July 2010 Newsletter

The ’60 Coupe from Texas, or “goat car” as BJ calls it, is back from Blast Tech and the rust damage is more extensive now that we can see a naked 356. The owner indicates that they want a Sunday Driver so we have proposed replacing the damaged areas in the rear interior with flat stock as reproduction panels are not available. We informed the owner this would devalue the 356 if they wanted to sell it but the plan is to keep the restoration cost down. This also means we will reuse a lot of parts that were rusty and dirty.

With all the rust and dirt it took longer than usual to disassemble this 356. It took three hours to remove the engine and disassemble the sheet metal. When we did, we discovered a hole in the third piece of the case. From the crusted condition of the rubber seals on the engine piece it appears there had been an engine fire and the chemical fire extinguisher left residue that ate through the third piece. We removed the third piece and had it TIG welded but have now decided to tear down the engine to determine its condition. If a major engine rebuild is require the owner may want to rethink the restoration.

On the other hand, we have the ’62 Twin Grille Roadster from Oklahoma which will be for sale after the restoration. This 356 will receive a nut and bolt detailing in order to achieve a fair market price for this rare Porsche 356. It is one of 249 produced by the Belgian coachbuilder D’Ieteren. We have conferred with the owner and have agreement to restore this 356 to original factory condition. The original colors were black with green interior. We have the original green top boot to match the interior. The 356 was “restored” in Kansas City thirty years ago and painted silver. As mentioned last month the 356 was never assembled. While the metal work was average for that period the body work was very good and the silver paint shows no rust bubbles or paint failures. So we will work around the body work redoing the previous repairs and fixing the very poor door and lid gaps. The metal work thirty years ago was to remove rust damaged areas and tack weld a repair over the area. Of course the welds were not ground down. We also see some pop rivets which will have to be removed. It is obvious the doors and lids were not used to set the correct gaps. The gap at the top of the rear of the passenger door is one half inch. The owner was concerned we would just use filler to fix this. We will strip down to bare metal and using the door as a jig, cut, move and weld new metal to achieve the correct gap.

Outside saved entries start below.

==> inputs of trial 49 <==
==> flow/design.v (excerpt) <==
module  cpu_pl (
  input clk,
  input rst,
  output [7:0] imem_addr,
  input [31:0] imem_data,
  output [7:0] mem_req_addr,
  output mem_req_rw,
  output mem_req_valid,
  output [127:0] mem_data_write,
  input [127:0] mem_data_read,
  input mem_ready,
  output [7:0] io_addr,
  output [31:0] io_dout,
  output io_we,
  input [31:0] io_din
);
==> flow/config.mk <==
export PLATFORM = sky130hd
export DESIGN_NAME = cpu_pl
export DESIGN_NICKNAME = cpu_pl
export VERILOG_FILES = /design/flow/design.v
export SDC_FILE = /design/flow/constraint.sdc
export NUM_CORES = 4
export LEC_CHECK = 0
export CAP_MARGIN = 20
export CORE_MARGIN = 2
export CORE_UTILIZATION = 40
export SLEW_MARGIN = 20
==> flow/constraint.sdc <==
create_clock -name core_clock -period 12.6 [get_ports {clk}]
set_input_delay 2.5200 -clock core_clock [delete_from_list [all_inputs] [get_ports {clk}]]
set_output_delay 2.5200 -clock core_clock [all_outputs]
set_load 0.01 [all_outputs]
run.sh (not shown) runs the stock make flow with config.mk's settings and CLKGATE_MAP_FILE=.
==> inputs of build 23, as changes to trial 49 <==
--- a/flow/config.mk
+++ b/flow/config.mk
@@ -7,5 +7,8 @@
 export LEC_CHECK = 0
 export CAP_MARGIN = 20
 export CORE_MARGIN = 2
-export CORE_UTILIZATION = 40
+export CORE_UTILIZATION = 70
+export CTS_CLUSTER_SIZE = 36
+export GPL_TIMING_DRIVEN = 1
+export PLACE_DENSITY = 0.7
 export SLEW_MARGIN = 20
==> flow/constraint.sdc (replaced) <==
create_clock -name core_clock -period 6.56 [get_ports {clk}]
set_input_delay 1.3120 -clock core_clock [delete_from_list [all_inputs] [get_ports {clk}]]
set_output_delay 1.3120 -clock core_clock [all_outputs]
set_load 0.01 [all_outputs]
==> inputs of trial 72, as changes to trial 49 <==
--- a/flow/config.mk
+++ b/flow/config.mk
@@ -6,6 +6,14 @@
 export NUM_CORES = 4
 export LEC_CHECK = 0
 export CAP_MARGIN = 20
+export CELL_PAD_IN_SITES_DETAIL_PLACEMENT = 0
 export CORE_MARGIN = 2
-export CORE_UTILIZATION = 40
+export CORE_UTILIZATION = 15
+export CTS_CLUSTER_DIAMETER = 390
+export GPL_ROUTABILITY_DRIVEN = 0
+export GPL_TIMING_DRIVEN = 1
+export HOLD_SLACK_MARGIN = 0.24
+export MAX_ROUTING_LAYER = met5
+export SETUP_SLACK_MARGIN = 2.72
 export SLEW_MARGIN = 20
+export TNS_END_PERCENT = 5
==> flow/constraint.sdc (replaced) <==
create_clock -name core_clock -period 9.5 [get_ports {clk}]
set_input_delay 1.9000 -clock core_clock [delete_from_list [all_inputs] [get_ports {clk}]]
set_output_delay 1.9000 -clock core_clock [all_outputs]
set_load 0.01 [all_outputs]
==> notes <==
- Trial 72 passed the timing, DRC and antenna checks. Trial 49 completed with no timing, DRC or antenna violations. Build 23 never finished: it broke off in global routing (5_1_grt), error GRT-0116.
- Of trial 72 and trial 49, trial 72 has the higher first-iteration DRC count (gap 5.5%, measured against trial 49).
- In trial 72 the combinational power is higher than in trial 49, by 47%.
- Between trial 72 and trial 49, the lower setup slack is in trial 72 (gap 0.20 ns).
- In trial 72 the via count is larger than in trial 49, by about 0.5%.
- Routed wire length: trial 72 is larger than trial 49 (about 6%).
- In trial 49 the register-to-register slack is higher than in trial 72, by 0.67 ns.
- Clock skew: trial 49 is lower than trial 72 (0.024 ns).
- Sequential cell count is the same in trial 72 and trial 49.
- Between trial 72 and trial 49, the lower power is in trial 49 (gap 37%, measured against trial 49).

==> inputs of job 9856 <==
Starting RTL as in the previous note.
clock: 9.5 ns
lec_check: 0
cap_margin: 20
core_margin: 2
core_utilization: 40
gpl_timing_driven: 0
hold_slack_margin: 0.24
slew_margin: 20
tns_end_percent: 5
==> job 7672: changes against job 9856 <==
--- a/flow/config.mk
+++ b/flow/config.mk
@@ -7,8 +7,9 @@
 export LEC_CHECK = 0
 export CAP_MARGIN = 20
 export CORE_MARGIN = 2
-export CORE_UTILIZATION = 40
-export GPL_TIMING_DRIVEN = 0
-export HOLD_SLACK_MARGIN = 0.24
+export CORE_UTILIZATION = 72
+export CTS_CLUSTER_DIAMETER = 363
+export CTS_CLUSTER_SIZE = 99
+export PLACE_DENSITY_LB_ADDON = 0.02
 export SLEW_MARGIN = 20
 export TNS_END_PERCENT = 5
==> flow/constraint.sdc (replaced) <==
create_clock -name core_clock -period 5.18 [get_ports {clk}]
set_input_delay 1.0360 -clock core_clock [delete_from_list [all_inputs] [get_ports {clk}]]
set_output_delay 1.0360 -clock core_clock [all_outputs]
set_load 0.01 [all_outputs]
==> job 5008: changes against job 9856 <==
--- a/flow/config.mk
+++ b/flow/config.mk
@@ -8,7 +8,4 @@
 export CAP_MARGIN = 20
 export CORE_MARGIN = 2
 export CORE_UTILIZATION = 40
-export GPL_TIMING_DRIVEN = 0
-export HOLD_SLACK_MARGIN = 0.24
 export SLEW_MARGIN = 20
-export TNS_END_PERCENT = 5
==> flow/constraint.sdc (replaced) <==
create_clock -name core_clock -period 9.1 [get_ports {clk}]
set_input_delay 1.8200 -clock core_clock [delete_from_list [all_inputs] [get_ports {clk}]]
set_output_delay 1.8200 -clock core_clock [all_outputs]
set_load 0.01 [all_outputs]
==> qor summary <==
quantity                                                                job 7672                job 5008                          job 9856
Run status                                             aborted with a tool error  no timing/DRC/antenna violations          finished with violations
Last stage reached                                                global routing                       -                                 -
Violated checks                                                                -                       -              negative setup slack
Clock buffers created by TritonCTS                                            29                     282                               294
Top layer used by detailed routing                                             -                    met5                              met5
Number of OpenROAD warnings                                                    -                      82                                36
Leakage power summed over all cells                                            -                51.67 nW                          52.88 nW
Core region area                                                     168,900 um2             303,000 um2                       303,000 um2
Final Hold Viols                                                               -                       0                                 0
Vert. Die Dim                                                           415.6 um                556.2 um                          556.2 um
Fill cells                                                                     -                  26,610                            26,620
Transition time at the pin with the least slew margin                          -                1.174 ns                          1.350 ns
CP Buf/Inv Count                                                               -                       5                                 5
Slowest stage cell, crit path                                                  -  sky130_fd_sc_hd__or2_2  sky130_fd_sc_hd__clkdlybuf4s50_1
Area enclosed by the die boundary                                    172,700 um2             309,400 um2                       309,400 um2
Vias post-DR                                                                   -                  89,480                            96,230
Sequential cell area                                                           -              67,250 um2                        67,190 um2
Worst R2R Start                                                                -          MEM_WB.out[42]                    MEM_WB.out[74]
Cell count after placement                                                12,370                  13,770                            14,230

==> inputs of trial 54 <==
cpu_pl again, from the RTL that the note above started with.
Design cpu_pl, start of the top module:
module  cpu_pl (
  input clk,
  input rst,
  output [7:0] imem_addr,
  input [31:0] imem_data,
  output [7:0] mem_req_addr,
  output mem_req_rw,
  output mem_req_valid,
  output [127:0] mem_data_write,
  input [127:0] mem_data_read,
  input mem_ready,
  output [7:0] io_addr,
  output [31:0] io_dout,
  output io_we,
  input [31:0] io_din
);
clock: 5.18 ns
lec_check: 0
cap_margin: 20
core_margin: 2
core_utilization: 72
cts_cluster_diameter: 363
cts_cluster_size: 99
setup_slack_margin: 1.55
slew_margin: 20
tns_end_percent: 5
==> trial 10 (differences from trial 54) <==
Settings changed: CELL_PAD_IN_SITES_DETAIL_PLACEMENT from default to 0, CORE_UTILIZATION 72 to 15, CTS_CLUSTER_DIAMETER 363 to 301, CTS_CLUSTER_SIZE 99 to default, GPL_ROUTABILITY_DRIVEN from default to 0, GPL_TIMING_DRIVEN from default to 1, HOLD_SLACK_MARGIN from default to 0.24, MAX_ROUTING_LAYER from default to met5, MIN_ROUTING_LAYER from default to met2, PLACE_DENSITY_LB_ADDON from default to 0.02, SETUP_SLACK_MARGIN 1.55 to 2.72.
==> flow/constraint.sdc (replaced) <==
create_clock -name core_clock -period 9.5 [get_ports {clk}]
set_input_delay 1.9000 -clock core_clock [delete_from_list [all_inputs] [get_ports {clk}]]
set_output_delay 1.9000 -clock core_clock [all_outputs]
set_load 0.01 [all_outputs]
==> build 45 (differences from trial 54) <==
Settings changed: CORE_UTILIZATION 72 to 58, CTS_CLUSTER_DIAMETER 363 to default, CTS_CLUSTER_SIZE 99 to default, GPL_TIMING_DRIVEN from default to 1, PLACE_DENSITY from default to 0.7, SETUP_SLACK_MARGIN 1.55 to default, TNS_END_PERCENT 5 to default.
==> flow/constraint.sdc (replaced) <==
create_clock -name core_clock -period 5.15 [get_ports {clk}]
set_input_delay 1.0300 -clock core_clock [delete_from_list [all_inputs] [get_ports {clk}]]
set_output_delay 1.0300 -clock core_clock [all_outputs]
set_load 0.01 [all_outputs]
==> qor summary <==
item                                                                                             build 45       trial 10                  trial 54
Worst-case clock skew                                                                            85.27 ps       66.37 ps                         -
Startpoint Class                                                                                 register  primary input                         -
Tap cells                                                                                            2805          10820                         -
Run status                                                                                failed layout checks  no timing/DRC/antenna violations    stopped before the end
Failing step                                                                                            -              -  global routing (5_1_grt)
Layout check failures                                                                negative setup slack              -                         -
Post-detailed-route DRC marker count                                                                    0              0                         -
Post-placement worst setup slack                                                                 -3325 ps       -1005 ps                  -3544 ps
Number of logic stages on the critical path including buffering                                        33             33                         -
Rows                                                                                                  168            331                       151
Setup slack of the most critical reg-to-reg path                                                 -2260 ps        1520 ps                         -
Number of non-clock buffers                                                                          1364           1120                         -
Clock transition time at the flip-flop clock pins of the worst setup and hold paths                 60 ps          70 ps                         -
Top layer used by detailed routing                                                                   met5           met5                         -
Number of nets in the layout                                                                        10820          10660                         -
Hold Path Cell Cnt                                                                                      1              1                         -

==> inputs of 11-02 <==
cpu_pl again, from the RTL that the note above started with.
==> flow/config.mk <==
export PLATFORM = sky130hd
export DESIGN_NAME = cpu_pl
export DESIGN_NICKNAME = cpu_pl
export VERILOG_FILES = /design/flow/design.v
export SDC_FILE = /design/flow/constraint.sdc
export NUM_CORES = 4
export LEC_CHECK = 0
export ABC_AREA = 0
export CAP_MARGIN = 20
export CORE_ASPECT_RATIO = 1.34
export CORE_MARGIN = 3
export CORE_UTILIZATION = 31
export GPL_ROUTABILITY_DRIVEN = 1
export GPL_TIMING_DRIVEN = 0
export PLACE_DENSITY_LB_ADDON = 0.1
export SETUP_SLACK_MARGIN = 0.81
export SLEW_MARGIN = 15
export TNS_END_PERCENT = 35
==> flow/constraint.sdc <==
create_clock -name core_clock -period 6.56 [get_ports {clk}]
set_input_delay 1.3120 -clock core_clock [delete_from_list [all_inputs] [get_ports {clk}]]
set_output_delay 1.3120 -clock core_clock [all_outputs]
set_load 0.01 [all_outputs]
==> 03-14: changes against 11-02 <==
CAP_MARGIN = 10   (was 20)
CELL_PAD_IN_SITES_DETAIL_PLACEMENT = 2   (was default)
CELL_PAD_IN_SITES_GLOBAL_PLACEMENT = 1   (was default)
CORE_ASPECT_RATIO = 1.08   (was 1.34)
CORE_MARGIN = 7   (was 3)
CORE_UTILIZATION = 36   (was 31)
CTS_CLUSTER_SIZE = 99   (was default)
GPL_TIMING_DRIVEN = 1   (was 0)
PLACE_DENSITY = 0.7   (was default)
PLACE_DENSITY_LB_ADDON = default   (was 0.1)
SETUP_SLACK_MARGIN = default   (was 0.81)
SLEW_MARGIN = 0   (was 15)
TNS_END_PERCENT = default   (was 35)
==> flow/constraint.sdc (replaced) <==
create_clock -name core_clock -period 9.56 [get_ports {clk}]
set_input_delay 1.9120 -clock core_clock [delete_from_list [all_inputs] [get_ports {clk}]]
set_output_delay 1.9120 -clock core_clock [all_outputs]
set_load 0.01 [all_outputs]
==> 04-27: changes against 11-02 <==
ABC_AREA = default   (was 0)
CORE_ASPECT_RATIO = default   (was 1.34)
CORE_MARGIN = 2   (was 3)
CORE_UTILIZATION = 57   (was 31)
GPL_ROUTABILITY_DRIVEN = default   (was 1)
GPL_TIMING_DRIVEN = default   (was 0)
PLACE_DENSITY_LB_ADDON = default   (was 0.1)
SETUP_SLACK_MARGIN = default   (was 0.81)
SLEW_MARGIN = 20   (was 15)
TNS_END_PERCENT = default   (was 35)
==> flow/constraint.sdc (replaced) <==
create_clock -name core_clock -period 5.13 [get_ports {clk}]
set_input_delay 1.0260 -clock core_clock [delete_from_list [all_inputs] [get_ports {clk}]]
set_output_delay 1.0260 -clock core_clock [all_outputs]
set_load 0.01 [all_outputs]
==> 08-08: changes against 11-02 <==
ABC_AREA = default   (was 0)
CORE_ASPECT_RATIO = default   (was 1.34)
CORE_MARGIN = 2   (was 3)
CORE_UTILIZATION = 72   (was 31)
CTS_CLUSTER_DIAMETER = 363   (was default)
CTS_CLUSTER_SIZE = 98   (was default)
GPL_ROUTABILITY_DRIVEN = default   (was 1)
GPL_TIMING_DRIVEN = default   (was 0)
PLACE_DENSITY_LB_ADDON = default   (was 0.1)
SETUP_SLACK_MARGIN = 1.24   (was 0.81)
SLEW_MARGIN = 20   (was 15)
TNS_END_PERCENT = 5   (was 35)
==> flow/constraint.sdc (replaced) <==
create_clock -name core_clock -period 5.35 [get_ports {clk}]
set_input_delay 1.0700 -clock core_clock [delete_from_list [all_inputs] [get_ports {clk}]]
set_output_delay 1.0700 -clock core_clock [all_outputs]
set_load 0.01 [all_outputs]
==> flow_results.xml <==
<?xml version="1.0" encoding="UTF-8"?>
<metrics>
  <group name="status">
    <metric name="failed_layout_checks" unit="">setup timing</metric>
    <metric name="status" unit="">failed layout checks</metric>
  </group>
  <group name="timing">
    <metric name="post-route-worst-setup-slack" unit="ns">-2.30</metric>
    <metric name="finalSetupViolCount" unit="">596</metric>
  </group>
  <group name="layout">
    <metric name="final-seq-area" unit="mm²">0.0673</metric>
    <metric name="n_all_buffers" unit="">1387</metric>
    <metric name="comb-cell-share" unit="">0.360</metric>
    <metric name="num-nets-final" unit="">10846</metric>
    <metric name="fin_area" unit="mm²">0.146</metric>
    <metric name="final.clkbuf_count" unit="">387</metric>
  </group>
  <group name="critical_path">
    <metric name="worst_path_largest_cell_delay" unit="ns">0.41</metric>
    <metric name="worst-path-max-fanout" unit="">7</metric>
  </group>
  <group name="die">
    <metric name="nWellTaps" unit="">2821</metric>
    <metric name="die_outline_area" unit="mm²">0.218</metric>
  </group>
  <group name="route">
    <metric name="wl_met1" unit="µm">171000</metric>
    <metric name="n_antenna_cell" unit="">29</metric>
  </group>
</metrics>
[end of results for 04-27]
==> flow_results.xml <==
<?xml version="1.0" encoding="UTF-8"?>
<metrics>
  <group name="status">
    <metric name="status" unit="">failed layout checks</metric>
    <metric name="failed_layout_checks" unit="">setup timing</metric>
  </group>
  <group name="layout">
    <metric name="num-nets-final" unit="">11063</metric>
    <metric name="final.clkbuf_count" unit="">383</metric>
    <metric name="fin_area" unit="mm²">0.152</metric>
    <metric name="final-seq-area" unit="mm²">0.0672</metric>
    <metric name="comb-cell-share" unit="">0.353</metric>
  </group>
  <group name="route">
    <metric name="n_antenna_cell" unit="">27</metric>
    <metric name="drt.antenna.violating_nets" unit="">0</metric>
  </group>
  <group name="die">
    <metric name="die_outline_area" unit="mm²">0.401</metric>
    <metric name="nWellTaps" unit="">5226</metric>
  </group>
  <group name="timing">
    <metric name="post-route-worst-setup-slack" unit="ns">-1.48</metric>
    <metric name="finalSetupViolCount" unit="">578</metric>
  </group>
  <group name="critical_path">
    <metric name="worst_path_largest_cell_delay" unit="ns">0.38</metric>
    <metric name="reg2reg_slack" unit="ns">-1.48</metric>
    <metric name="levels_on_crit_path" unit="">42</metric>
    <metric name="critical_path.reg2reg.startpoint" unit="">MEM_WB.out[74]</metric>
    <metric name="worst-path-max-fanout" unit="">11</metric>
    <metric name="worstPathArrival" unit="ns">8.92</metric>
  </group>
  <group name="power_and_ir_drop">
    <metric name="power-top-group" unit="">combinational cells</metric>
  </group>
</metrics>
[end of results for 11-02]
==> flow_results.xml <==
<?xml version="1.0" encoding="UTF-8"?>
<metrics>
  <group name="status">
    <metric name="status" unit="">did not finish</metric>
    <metric name="last_stage_the_flow_got_to" unit="">global routing (5_1_grt)</metric>
    <metric name="stop_error" unit="">[ERROR GRT-0116] Global routing finished with congestion. Check the congestion regions in the DRC Viewer.</metric>
  </group>
  <group name="place">
    <metric name="io_buffers" unit="">379</metric>
  </group>
  <group name="global_route">
    <metric name="gr-usage-met1" unit="">0.683</metric>
    <metric name="global_route.usage.total" unit="">0.638</metric>
  </group>
  <group name="die">
    <metric name="die_outline_area" unit="mm²">0.173</metric>
  </group>
  <group name="synthesis">
    <metric name="yosys_register_bits" unit="">2554</metric>
    <metric name="xor_xnor_cell_area_share_of_the_yosys_netlist" unit="">0.0281</metric>
    <metric name="top_cells_by_count" unit="">1191 x sky130_fd_sc_hd__edfxtp_1, 1040 x sky130_fd_sc_hd__nand2_1, 824 x sky130_fd_sc_hd__dfrtp_1, 809 x sky130_fd_sc_hd__o21ai_0, 806 x sky130_fd_sc_hd__mux4_2</metric>
    <metric name="enable_flop_cells" unit="">1191</metric>
  </group>
</metrics>
[end of results for 08-08]
==> flow_results.xml <==
<?xml version="1.0" encoding="UTF-8"?>
<metrics>
  <group name="status">
    <metric name="status" unit="">finished clean</metric>
  </group>
  <group name="layout">
    <metric name="final.clkbuf_count" unit="">380</metric>
    <metric name="comb-cell-share" unit="">0.363</metric>
    <metric name="num-nets-final" unit="">10276</metric>
    <metric name="n_all_buffers" unit="">816</metric>
  </group>
  <group name="timing">
    <metric name="post-route-worst-setup-slack" unit="ns">0.480</metric>
    <metric name="finalSetupViolCount" unit="">0</metric>
  </group>
  <group name="route">
    <metric name="wl_met1" unit="µm">202000</metric>
  </group>
  <group name="critical_path">
    <metric name="worst_path_largest_cell_delay" unit="ns">0.51</metric>
  </group>
  <group name="die">
    <metric name="nWellTaps" unit="">4460</metric>
  </group>
</metrics>
[end of results for 03-14]
Power and IR drop assume default switching activity.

So, we have two different projects at the same time. One is to restore a family ’60 Coupe to a Sunday driver so the triplet girls can go for a ride. The other is to correctly restore a rare ’60 Twin Grille Roadster to achieve the best market price. The Wyoming Speedster returned home after we had one last enjoyable drive. As far as the Shop 356s, they get second priority to customer work. The Shop ’64 Dolphin Gray Coupe now has all it’s interior complete and it is waiting for the engine rebuild. The Shop ’64 Signal Red Coupe should be back from the painters in a few weeks but will have to wait on the engine teardown, evaluation and rebuild. The Shop ’54 Silver Coupe still awaits resolution of electrical issues and installation and checkout of the rebuilt engine. As for the Shop ’61 Silver Cabriolet, it continues to present challenges. As you may recall, this was the Carbondale Cabriolet. It was stripped and abandoned on private property in Carbondale. When the land became public the town wanted it off their property. The tow truck guy gave it to his brother for the $50 fee charged to verify it wasn’t stolen. Since it was free, the new owner asked us to restore the 356. No doors, lids, interior, engine, gas tank or instruments. It did have the transmission to make it a roller and it had VW brakes. But no bullet holes!

Fortunately, we had some Cabriolet parts at that time and were able to assemble a Cabriolet. We had a driver side door but not a passenger side door. We actually made a Cabriolet door out of a Coupe door. For the early 356s the factory used the same doors but later they differed. We finished the Cabriolet in primer and the owner was going to have a friend paint it and have an engine built. Years later, the owner had to sell and we made an offer; it was not accepted. We realize we had sold the owner a lot of parts and had a profit on them so we increased our offer and it was accepted.

As previously noted, we finally got the non-original top to fit and latch but then the side windows would not seal to the top. After hours of trying to adjust them we decided to have new side windows made. We made a pattern that would seal to the top and had new glass cut and tempered. The driver side fit perfectly but the passenger side was tight and wouldn’t go up. The problem was the Coupe door we had modified. Coupes have a recessed bolt at the back of the door to secure the side window frame, Cabriolets don’t. This bulge kept the Cabriolet frame from being wide enough to allow the glass to move freely We had 1/16th of an inch ground off the glass and the problem was solved.

The rescheduled Concours is August 8th at Arapahoe Community College.
Porsches and Pastries is at 356RESTORE on September 25th.

Grandpa News
Alex is in Hawaii and probably spends every day in the pool. We look forward to her return and her story telling of the trip.